San Giorgio, a wonderful Venetian island

What will Venice have, that everyone falls in love with? This picturesque Italian city hosts endless surprises along its alleys and canals, its islands and squares and its many temples dotted throughout its historic center.

San Giorgio is one of those islands that is worth discovering in depth, not only because of its physiognomic beauty, but also because of the long history that its small surface treasures since Roman times. Do you want to cross the Canale della Giudecca and lose yourself in its alleys to discover the wonders it has in store for you?

Venice, the most picturesque of the Vecchia Italia

Who has not been surprised by how picturesque Venice is? This Italian city is perhaps one of the most attractive to travelers and tourists for its very complicated physiognomy and for its complex urban layout.

Venice is a city located in northeastern Italy; it is also the capital of the Venetian region and of the province of Venice.

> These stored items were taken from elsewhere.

<file path="config.mk">
export PLATFORM = sky130hd
export DESIGN_NAME = tlul_req_fifo
export DESIGN_NICKNAME = d
export VERILOG_FILES = /design/src/rtl/tlul_req_fifo_pkg.sv /design/src/rtl/tlul_req_fifo_mem.sv /design/src/rtl/tlul_req_fifo.sv
export SDC_FILE = /design/constraint.sdc
export NUM_CORES = 1
export LEC_CHECK = 0
export BUFFER_PORTS_ARGS = -buffer_cell sky130_fd_sc_hd__buf_2
export CAP_MARGIN = 5
export CORE_MARGIN = 1.5
export CORE_UTILIZATION = 40
export DETAILED_ROUTE_END_ITERATION = 16
export PLACE_DENSITY = 0.69
export RECOVER_POWER = 100
export SLEW_MARGIN = 0
export SYNTH_ARGS = -nofsm -noshare
export SYNTH_HDL_FRONTEND = slang
export SYNTH_SLANG_ARGS = --single-unit
</file>
<file path="constraint.sdc">
create_clock -name clk_i -period 2.4 [get_ports clk_i]
set_clock_uncertainty 0.05 [all_clocks]
set_input_delay 0.12 -clock clk_i [delete_from_list [all_inputs] [get_ports clk_i]]
set_output_delay 0.12 -clock clk_i [all_outputs]
set_load 0.005 [all_outputs]
</file>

Its historic center, declared a World Heritage Site by UNESCO, It is located on a group of islands in the Venetian lagoon, in the northern Adriatic Sea.

The city is built on an archipelago of 118 small islands, including Murano, Burano and Torcello, almost all of them linked together by 455 bridges; includes 6 districts on the mainland where the majority of the population lives. About 60,000 inhabitants live in the center of the island and another 200,000 live on the mainland.

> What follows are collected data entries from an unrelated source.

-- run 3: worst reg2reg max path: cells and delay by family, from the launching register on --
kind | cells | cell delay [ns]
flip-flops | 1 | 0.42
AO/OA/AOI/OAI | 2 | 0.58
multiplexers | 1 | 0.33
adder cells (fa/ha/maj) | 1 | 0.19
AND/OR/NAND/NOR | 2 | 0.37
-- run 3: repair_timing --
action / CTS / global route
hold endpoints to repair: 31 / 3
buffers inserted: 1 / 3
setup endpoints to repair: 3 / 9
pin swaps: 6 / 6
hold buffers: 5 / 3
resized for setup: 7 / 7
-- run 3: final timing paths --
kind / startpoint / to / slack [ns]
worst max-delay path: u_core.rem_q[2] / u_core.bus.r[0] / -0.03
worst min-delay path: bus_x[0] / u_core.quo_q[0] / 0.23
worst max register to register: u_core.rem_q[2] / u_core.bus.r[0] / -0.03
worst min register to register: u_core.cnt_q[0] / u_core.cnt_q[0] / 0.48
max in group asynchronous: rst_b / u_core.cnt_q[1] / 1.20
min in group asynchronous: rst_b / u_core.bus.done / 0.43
`src/rtl/pipeline_control_pkg.sv`:
```
// Shared types and constants for the pipeline stall/flush sequencer.
package pipeline_control_pkg;

  localparam int REG_AW = 5;
  localparam logic [31:0] NOP_INST = 32'h0000_0013;

  typedef enum logic [1:0] {
    RUN       = 2'd0,
    HZD_STALL = 2'd1,
    DMEM_WAIT = 2'd2
  } pipeCtrlState_e;

  typedef enum logic {
    PC_PLUS4 = 1'b0,
    PC_JUMP  = 1'b1
  } pcSel_e;

endpackage

```
`src/rtl/pipeline_control_if.sv`:
```
// Hazard/handshake inputs and stage-control outputs of the pipeline sequencer.
// PIPE_CTRL_PERF_EN adds the stall_cycles / flush_count counter signals.
interface pipeline_control_if;
  import pipeline_control_pkg::*;

  logic [REG_AW-1:0] rs1_addr_id;
  logic [REG_AW-1:0] rs2_addr_id;
  logic [REG_AW-1:0] rd_addr_ex;
  logic              uses_rs1_id;
  logic              uses_rs2_id;
  logic              jump_id;
  logic              branch_taken;
  logic              rd_wr_en_ex;
  logic              data_rd_en_ex;
  logic              imem_ready;
  logic              dmem_req_mem;
  logic              dmem_ready;

  logic              en_if;
  logic              en_id;
  logic              en_ex;
  logic              en_mem;
  logic              en_wb;
  logic              bubble_ex;
  logic              flush_id;
  pcSel_e            pc_sel;

`ifdef PIPE_CTRL_PERF_EN
  logic [31:0]       stall_cycles;
  logic [31:0]       flush_count;

  modport master (
    input  rs1_addr_id, rs2_addr_id, rd_addr_ex, uses_rs1_id, uses_rs2_id,
           jump_id, branch_taken, rd_wr_en_ex, data_rd_en_ex, imem_ready,
           dmem_req_mem, dmem_ready,
    output en_if, en_id, en_ex, en_mem, en_wb, bubble_ex, flush_id, pc_sel,
           stall_cycles, flush_count
  );

  modport slave (
    output rs1_addr_id, rs2_addr_id, rd_addr_ex, uses_rs1_id, uses_rs2_id,
           jump_id, branch_taken, rd_wr_en_ex, data_rd_en_ex, imem_ready,
           dmem_req_mem, dmem_ready,
    input  en_if, en_id, en_ex, en_mem, en_wb, bubble_ex, flush_id, pc_sel,
           stall_cycles, flush_count
  );
`else
  modport master (
    input  rs1_addr_id, rs2_addr_id, rd_addr_ex, uses_rs1_id, uses_rs2_id,
           jump_id, branch_taken, rd_wr_en_ex, data_rd_en_ex, imem_ready,
           dmem_req_mem, dmem_ready,
    output en_if, en_id, en_ex, en_mem, en_wb, bubble_ex, flush_id, pc_sel
  );

  modport slave (
    output rs1_addr_id, rs2_addr_id, rd_addr_ex, uses_rs1_id, uses_rs2_id,
           jump_id, branch_taken, rd_wr_en_ex, data_rd_en_ex, imem_ready,
           dmem_req_mem, dmem_ready,
    input  en_if, en_id, en_ex, en_mem, en_wb, bubble_ex, flush_id, pc_sel
  );
`endif

endinterface

```
`src/rtl/pipeline_control_hazard_detect.sv`:
```
// Combinational ID/EX operand-hazard detector; returns the stall length 0..2.
module pipeline_control_hazard_detect
  import pipeline_control_pkg::*;
(
  input  logic [REG_AW-1:0] rs1_addr_i,
  input  logic [REG_AW-1:0] rs2_addr_i,
  input  logic [REG_AW-1:0] rd_addr_i,
  input  logic              uses_rs1_i,
  input  logic              uses_rs2_i,
  input  logic              jump_i,
  input  logic              rd_wr_en_i,
  input  logic              load_i,
  output logic [1:0]        stall_len_o
);

  logic hit;

  assign hit = (rd_addr_i != '0) &&
               ((uses_rs1_i && (rs1_addr_i == rd_addr_i)) ||
                (uses_rs2_i && (rs2_addr_i == rd_addr_i)));

  // Jumps resolve in ID, so a load feeding one needs an extra cycle over an ALU result.
  always_comb begin
    stall_len_o = 2'd0;
    if (hit && jump_i && rd_wr_en_i) begin
      stall_len_o = load_i ? 2'd2 : 2'd1;
    end else if (hit && load_i) begin
      stall_len_o = 2'd1;
    end
  end

endmodule

```
`src/rtl/pipeline_control.sv`:
```
// Stall/flush sequencer for the five-stage pipeline: stage enables, bubbles, PC select.
// Optional PIPE_CTRL_PERF_EN adds stall-cycle and jump-flush counters.
//
// state     | meaning
// RUN       | normal flow; hazards, jumps and fetch waits evaluated here
// HZD_STALL | remaining hazard stall cycles counted down in stall_cnt_q
// DMEM_WAIT | whole pipe frozen on data memory; saved_q holds the state to resume
module pipeline_control
  import pipeline_control_pkg::*;
(
  input logic                clk,
  input logic                rst_n,
  pipeline_control_if.master ctrl
);

  pipeCtrlState_e state_q, state_d;
  pipeCtrlState_e saved_q, saved_d;
  pipeCtrlState_e eff_state;
  logic [1:0]     stall_cnt_q, stall_cnt_d;
  logic [1:0]     stall_len;

  logic en_if, en_id, en_ex, en_mem, en_wb, bubble_ex, flush_id;
  pcSel_e pc_sel;

  pipeline_control_hazard_detect u_hazard_detect (
    .rs1_addr_i  (ctrl.rs1_addr_id),
    .rs2_addr_i  (ctrl.rs2_addr_id),
    .rd_addr_i   (ctrl.rd_addr_ex),
    .uses_rs1_i  (ctrl.uses_rs1_id),
    .uses_rs2_i  (ctrl.uses_rs2_id),
    .jump_i      (ctrl.jump_id),
    .rd_wr_en_i  (ctrl.rd_wr_en_ex),
    .load_i      (ctrl.data_rd_en_ex),
    .stall_len_o (stall_len)
  );

  always_ff @(posedge clk or negedge rst_n) begin
    if (!rst_n) begin
      state_q     <= RUN;
      saved_q     <= RUN;
      stall_cnt_q <= 2'd0;
    end else begin
      state_q     <= state_d;
      saved_q     <= saved_d;
      stall_cnt_q <= stall_cnt_d;
    end
  end

  // The cycle the memory completes already behaves as the resumed state.
  assign eff_state = (state_q == DMEM_WAIT) ? saved_q : state_q;

  always_comb begin
    state_d     = state_q;
    saved_d     = saved_q;
    stall_cnt_d = stall_cnt_q;
    en_if       = 1'b1;
    en_id       = 1'b1;
    en_ex       = 1'b1;
    en_mem      = 1'b1;
    en_wb       = 1'b1;
    bubble_ex   = 1'b0;
    flush_id    = 1'b0;
    pc_sel      = PC_PLUS4;

    if (ctrl.dmem_req_mem && !ctrl.dmem_ready) begin
      en_if   = 1'b0;
      en_id   = 1'b0;
      en_ex   = 1'b0;
      en_mem  = 1'b0;
      en_wb   = 1'b0;
      state_d = DMEM_WAIT;
      if (state_q != DMEM_WAIT) saved_d = state_q;
    end else if (eff_state == HZD_STALL) begin
      en_if       = 1'b0;
      en_id       = 1'b0;
      bubble_ex   = 1'b1;
      stall_cnt_d = (stall_cnt_q == 2'd0) ? 2'd0 : stall_cnt_q - 2'd1;
      state_d     = (stall_cnt_q <= 2'd1) ? RUN : HZD_STALL;
    end else if (stall_len != 2'd0) begin
      // This cycle is the first stall cycle; the counter holds the ones still owed.
      en_if       = 1'b0;
      en_id       = 1'b0;
      bubble_ex   = 1'b1;
      stall_cnt_d = stall_len - 2'd1;
      state_d     = (stall_len == 2'd1) ? RUN : HZD_STALL;
    end else if (ctrl.branch_taken) begin
      pc_sel   = PC_JUMP;
      flush_id = 1'b1;
      state_d  = RUN;
    end else begin
      if (!ctrl.imem_ready) begin
        en_if    = 1'b0;
        flush_id = 1'b1;
      end
      state_d = RUN;
    end
  end

  assign ctrl.en_if     = en_if;
  assign ctrl.en_id     = en_id;
  assign ctrl.en_ex     = en_ex;
  assign ctrl.en_mem    = en_mem;
  assign ctrl.en_wb     = en_wb;
  assign ctrl.bubble_ex = bubble_ex;
  assign ctrl.flush_id  = flush_id;
  assign ctrl.pc_sel    = pc_sel;

`ifdef PIPE_CTRL_PERF_EN
  logic [31:0] stall_cycles_q;
  logic [31:0] flush_count_q;

  always_ff @(posedge clk or negedge rst_n) begin
    if (!rst_n) begin
      stall_cycles_q <= 32'd0;
      flush_count_q  <= 32'd0;
    end else begin
      if (!en_id) stall_cycles_q <= stall_cycles_q + 32'd1;
      if (flush_id && (pc_sel == PC_JUMP)) flush_count_q <= flush_count_q + 32'd1;
    end
  end

  assign ctrl.stall_cycles = stall_cycles_q;
  assign ctrl.flush_count  = flush_count_q;
`endif

endmodule

```
`src/flat_wrapper.sv`:
```
// flat-port wrapper written by rule: the top's interface ports become plain ports
module pipeline_control_flat import pipeline_control_pkg::*;
  (clk, rst_n, ctrl_rs1_addr_id, ctrl_rs2_addr_id, ctrl_rd_addr_ex, ctrl_uses_rs1_id, ctrl_uses_rs2_id, ctrl_jump_id, ctrl_branch_taken, ctrl_rd_wr_en_ex, ctrl_data_rd_en_ex, ctrl_imem_ready, ctrl_dmem_req_mem, ctrl_dmem_ready, ctrl_en_if, ctrl_en_id, ctrl_en_ex, ctrl_en_mem, ctrl_en_wb, ctrl_bubble_ex, ctrl_flush_id, ctrl_pc_sel);
  pipeline_control_if ctrl_i ();
  input logic clk;
  input logic rst_n;
  input wire logic [$bits(ctrl_i.rs1_addr_id)-1:0] ctrl_rs1_addr_id;
  input wire logic [$bits(ctrl_i.rs2_addr_id)-1:0] ctrl_rs2_addr_id;
  input wire logic [$bits(ctrl_i.rd_addr_ex)-1:0] ctrl_rd_addr_ex;
  input wire logic [$bits(ctrl_i.uses_rs1_id)-1:0] ctrl_uses_rs1_id;
  input wire logic [$bits(ctrl_i.uses_rs2_id)-1:0] ctrl_uses_rs2_id;
  input wire logic [$bits(ctrl_i.jump_id)-1:0] ctrl_jump_id;
  input wire logic [$bits(ctrl_i.branch_taken)-1:0] ctrl_branch_taken;
  input wire logic [$bits(ctrl_i.rd_wr_en_ex)-1:0] ctrl_rd_wr_en_ex;
  input wire logic [$bits(ctrl_i.data_rd_en_ex)-1:0] ctrl_data_rd_en_ex;
  input wire logic [$bits(ctrl_i.imem_ready)-1:0] ctrl_imem_ready;
  input wire logic [$bits(ctrl_i.dmem_req_mem)-1:0] ctrl_dmem_req_mem;
  input wire logic [$bits(ctrl_i.dmem_ready)-1:0] ctrl_dmem_ready;
  output wire logic [$bits(ctrl_i.en_if)-1:0] ctrl_en_if;
  output wire logic [$bits(ctrl_i.en_id)-1:0] ctrl_en_id;
  output wire logic [$bits(ctrl_i.en_ex)-1:0] ctrl_en_ex;
  output wire logic [$bits(ctrl_i.en_mem)-1:0] ctrl_en_mem;
  output wire logic [$bits(ctrl_i.en_wb)-1:0] ctrl_en_wb;
  output wire logic [$bits(ctrl_i.bubble_ex)-1:0] ctrl_bubble_ex;
  output wire logic [$bits(ctrl_i.flush_id)-1:0] ctrl_flush_id;
  output wire logic [$bits(ctrl_i.pc_sel)-1:0] ctrl_pc_sel;
  assign ctrl_i.rs1_addr_id = ctrl_rs1_addr_id;
  assign ctrl_i.rs2_addr_id = ctrl_rs2_addr_id;
  assign ctrl_i.rd_addr_ex = ctrl_rd_addr_ex;
  assign ctrl_i.uses_rs1_id = ctrl_uses_rs1_id;
  assign ctrl_i.uses_rs2_id = ctrl_uses_rs2_id;
  assign ctrl_i.jump_id = ctrl_jump_id;
  assign ctrl_i.branch_taken = ctrl_branch_taken;
  assign ctrl_i.rd_wr_en_ex = ctrl_rd_wr_en_ex;
  assign ctrl_i.data_rd_en_ex = ctrl_data_rd_en_ex;
  assign ctrl_i.imem_ready = ctrl_imem_ready;
  assign ctrl_i.dmem_req_mem = ctrl_dmem_req_mem;
  assign ctrl_i.dmem_ready = ctrl_dmem_ready;
  assign ctrl_en_if = ctrl_i.en_if;
  assign ctrl_en_id = ctrl_i.en_id;
  assign ctrl_en_ex = ctrl_i.en_ex;
  assign ctrl_en_mem = ctrl_i.en_mem;
  assign ctrl_en_wb = ctrl_i.en_wb;
  assign ctrl_bubble_ex = ctrl_i.bubble_ex;
  assign ctrl_flush_id = ctrl_i.flush_id;
  assign ctrl_pc_sel = ctrl_i.pc_sel;
  pipeline_control u_core (.clk(clk), .rst_n(rst_n), .ctrl(ctrl_i));
endmodule
```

Its canals make up a large network in the form of streets that start from the Grand Canal. This is a great road through which a multitude of boats, large and small, pass; the best known are the gondolas.

A boardwalk to San Giorgio

San Giorgio Maggiore, which is his full name in Italian, It is one of the islands of Venice that lies to the east of the Giudecca and to the south of the main group of islands. It is surrounded by Canale della Grazia, Canale della Giudecca, Canale di San Marco and the southern lagoon.

It is believed that this island was occupied in Roman times; after the founding of Venice, it was called Insula Memory by the Memmo family, who owned it. Back in the year 829, had a church consecrated to Saint George; hence she was called San Giorgio Maggiore.

Later, the Benedictine monastery of San Giorgio was established in 982, when Dogo Tribuno Memmo donated the entire island to a monk, Giovanni Morosini. After that, the monks dried up the island’s marshes near the church, and that’s how they got land on which to build.

San Giorgio is currently best known for its Basilica of San Giorgio Maggiore, designed by Palladio and begun in 1566.

The charms of San Giorgio

San Giorgio Maggiore is a church of Catholic worship with basilica category which is part of the homonymous monastery. Both were built by the architect from Vicenza, Andrea Palladio, and are among his most outstanding works.

Among the treasures housed in this church are the last paintings that Tintoretto painted as The Last Supper (1592-1594), The gathering of manna (1594) and deposition (1592-94). The first two are in the walls of the chancel, and the last in the Chapel of the Dead.

Another of the most famous places on the island is the Giorgio Cini Foundation, founded in 1951 at the request of Vittorio Cini, to remember his son Giorgio, who tragically died on August 31, 1949 in a flight accident in Cannes.

Today, the Giorgio Cini Foundation is an internationally renowned cultural institution that continues to be inspired by its original vocation. Likewise, it stands out for being a study center and a meeting and debate place on contemporary issues.

A place to get lost

This phrase applies perfectly to this place, since the island of San Giorgio is also home to the Borges labyrinth, which was built in 2010 and inaugurated in 2011. For centuries it was the home of Benedictine monks, and today it is the headquarters of the Cini Foundation.

Its inauguration coincided with the 25th anniversary of the death of the Argentine writer, who deeply loved the lagoon city. The labyrinth you can visit every day of the week, but only through guided tours.

Silence reigns in this very special place, but it is also the ideal symbol to represent fear and hope, since each labyrinth has a logic to get lost and find the way out.

In its scarce territory, this island of San Giorgio also hosts El Teatro Verde, an open-air theater located in the gardens of the island. This was originally designed in 1952 by Luigi Vietti and Angelo Scattolin and was built with spare materials not used in a previous restoration of structures on the island.

A box of chocolates

Basilicas, landscaped labyrinths, open-air theatres, museums, cafes and cultural galleries… This is San Giorgio, a small box of chocolates that brings together the best places to visit in a very small space. You can not ask for more!

Do not miss the charms of San Giorgio Maggiore on your next trip to Italy, because whatever you do, Venice will make you fall in love.